Find how many lines of the entries contain the word "assign", then report that figure alone.

......

**config.mk**
```make
export PLATFORM = sky130hd
export DESIGN_NAME = redirect_ctrl
export DESIGN_NICKNAME = d
export VERILOG_FILES = /design/src/rtl/redirect_ctrl.sv
export SDC_FILE = /design/constraint.sdc
export NUM_CORES = 1
export LEC_CHECK = 0
export ABC_CLOCK_PERIOD_IN_PS = 4900
export CAP_MARGIN = 20
export CORE_MARGIN = 2
export CORE_UTILIZATION = 25
export CTS_BUF_LIST = sky130_fd_sc_hd__clkbuf_8
export DETAILED_ROUTE_END_ITERATION = 16
export DONT_BUFFER_PORTS = 1
export SLEW_MARGIN = 10
export SYNTH_ARGS = -nofsm -noshare
export SYNTH_HDL_FRONTEND = slang
export SYNTH_SLANG_ARGS = --single-unit
```
**constraint.sdc**
```tcl
create_clock -name clk_i -period 4.9 [get_ports clk_i]
set_input_delay 0.98 -clock clk_i [delete_from_list [all_inputs] [get_ports clk_i]]
set_output_delay 0.98 -clock clk_i [all_outputs]
set_load 0.01 [all_outputs]
```
**src/rtl/redirect_ctrl.sv**
```systemverilog
// Control-flow redirect controller: captures taken branches and traps, hands the
// new PC to fetch over valid/ready, then holds flush for a configurable drain.
module redirect_ctrl #(
  parameter int unsigned FLUSH_CYCLES = 2,
  parameter int unsigned CNT_W        = 16
) (
  input  logic             clk_i,
  input  logic             rst_i,
  input  logic             ex_valid_i,
  input  logic             ex_branch_i,
  input  logic             ex_taken_i,
  input  logic [31:0]      ex_target_i,
  input  logic             trap_i,
  input  logic [31:0]      trap_pc_i,
  output logic             trap_ack_o,
  output logic             redirect_valid_o,
  output logic [31:0]      redirect_pc_o,
  input  logic             redirect_ready_i,
  output logic             flush_o,
  output logic             stall_o,
  output logic [CNT_W-1:0] branch_cnt_o,
  output logic [CNT_W-1:0] redirect_cnt_o
);

  typedef enum logic [1:0] {
    IDLE     = 2'd0,
    REDIRECT = 2'd1,
    DRAIN    = 2'd2
  } state_t;

  localparam logic [2:0] DRAIN_LOAD = (FLUSH_CYCLES == 0) ? 3'd0 : 3'(FLUSH_CYCLES - 1);

  state_t           r_state;
  logic [31:0]      r_pc;
  logic [2:0]       r_drain;
  logic             r_trap_ack;
  logic [CNT_W-1:0] r_branch_cnt;
  logic [CNT_W-1:0] r_redirect_cnt;

  logic w_count_br;
  logic w_handshake;

  assign w_count_br  = (r_state == IDLE) && ex_valid_i && ex_branch_i && !trap_i;
  assign w_handshake = (r_state == REDIRECT) && redirect_ready_i;

  always_ff @(posedge clk_i or posedge rst_i) begin
    if (rst_i) begin
      r_state        <= IDLE;
      r_pc           <= '0;
      r_drain        <= '0;
      r_trap_ack     <= 1'b0;
      r_branch_cnt   <= '0;
      r_redirect_cnt <= '0;
    end else begin
      r_trap_ack <= 1'b0;

      if (w_count_br && (r_branch_cnt != '1))
        r_branch_cnt <= r_branch_cnt + CNT_W'(1);
      if (w_handshake && (r_redirect_cnt != '1))
        r_redirect_cnt <= r_redirect_cnt + CNT_W'(1);

      case (r_state)
        IDLE: begin
          if (trap_i) begin
            r_pc       <= trap_pc_i;
            r_trap_ack <= 1'b1;
            r_state    <= REDIRECT;
          end else if (ex_valid_i && ex_taken_i) begin
            r_pc    <= ex_target_i;
            r_state <= REDIRECT;
          end
        end
        REDIRECT: begin
          // A pending trap waits here; it is picked up once back in IDLE or DRAIN.
          if (redirect_ready_i) begin
            if (FLUSH_CYCLES == 0) begin
              r_state <= IDLE;
            end else begin
              r_drain <= DRAIN_LOAD;
              r_state <= DRAIN;
            end
          end
        end
        DRAIN: begin
          if (trap_i) begin
            r_pc       <= trap_pc_i;
            r_trap_ack <= 1'b1;
            r_state    <= REDIRECT;
          end else if (r_drain == '0) begin
            r_state <= IDLE;
          end else begin
            r_drain <= r_drain - 3'd1;
          end
        end
        default: r_state <= IDLE;
      endcase
    end
  end

  // Outside IDLE flush is always 1; in IDLE it marks the capture cycle.
  assign flush_o          = (r_state != IDLE) || trap_i || (ex_valid_i && ex_taken_i);
  assign redirect_valid_o = (r_state == REDIRECT);
  assign stall_o          = (r_state == REDIRECT);
  assign redirect_pc_o    = r_pc;
  assign trap_ack_o       = r_trap_ack;
  assign branch_cnt_o     = r_branch_cnt;
  assign redirect_cnt_o   = r_redirect_cnt;

endmodule

```
Yosys cells after proc, flatten, opt, wreduce, memory -nomap -nowiden. Index checks and enable logic that the tools add are counted.

$add $sub $neg: 3. Multipliers: 0. Div/mod/pow operators: 0. Order comparisons: 0. Eq/ne operators: 10. Shifts and indexed selects: 0. Muxes and demuxes: 16. Bitwise gates (word level): 0. Reductions and logical operators: 19.

Operator list (number): $mux W32 (3); $pmux W32 S2 (1); $add A16 B1 Y16 const B (2); $ne A16 B16 Y1 const B (2); $mux W2 (5); $mux W3 (3); $logic_and A1 B1 Y1 (7); $ne A2 B2 Y1 const B (3); $pmux W2 S3 (1); $pmux W3 S2 (1); $reduce_and A3 Y1 (2); $reduce_bool A2 Y1 (3); $reduce_and A4 Y1 (1); $logic_not A3 Y1 (1); $ne A3 B2 Y1 const B (1); $ne A3 B3 Y1 const B (1); $sub A3 B1 Y3 const B (1); $eq A2 B1 Y1 const B (1); $eq A2 B2 Y1 const B (1); $logic_not A2 Y1 (1); $logic_or A1 B1 Y1 (2); $mux W1 (2); $ne A2 B1 Y1 const B (1); $reduce_or A2 Y1 (1); $logic_not A1 Y1 (1).

Flip-flop bits (word level): 70. Bits in latches: 0. RAM bits: 0. Bits in read-only memories: 0. Bits of input ports: 71. Memories kept: 0.

Logic depth before layout (Yosys ltp).
Depth in word-level cells: 5. Gate-level depth with buffers: 6. Gate-level depth less buffers: 6.

Worst setup path after synthesis. Ideal clock, no wire load.

Kind: input to output. Start: input ex_valid_i. End: output flush_o. Data arrival time: 1.434 ns. Required time: 3.920 ns. Setup slack: 2.486 ns. Stages: 1. Path buffers: 0. Cell sequence: a2111o_1.

Cells in the longest elaborated chain, start to end: 2.

RTL lines: from (decl) (RTL line 9) `input logic ex_valid_i,`; $logic_and A1 B1 Y1 (RTL line 101) `assign flush_o = (r_state != IDLE) || trap_i || (ex_valid_i && ex_taken_i);`; $logic_or A1 B1 Y1 (RTL line 101); to (decl) (RTL line 19) `output logic flush_o,`.

Every way passes these cells.

Final worst setup path. Ends and elaborated chain as after synthesis.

......

### YOUR SOLUTION:
10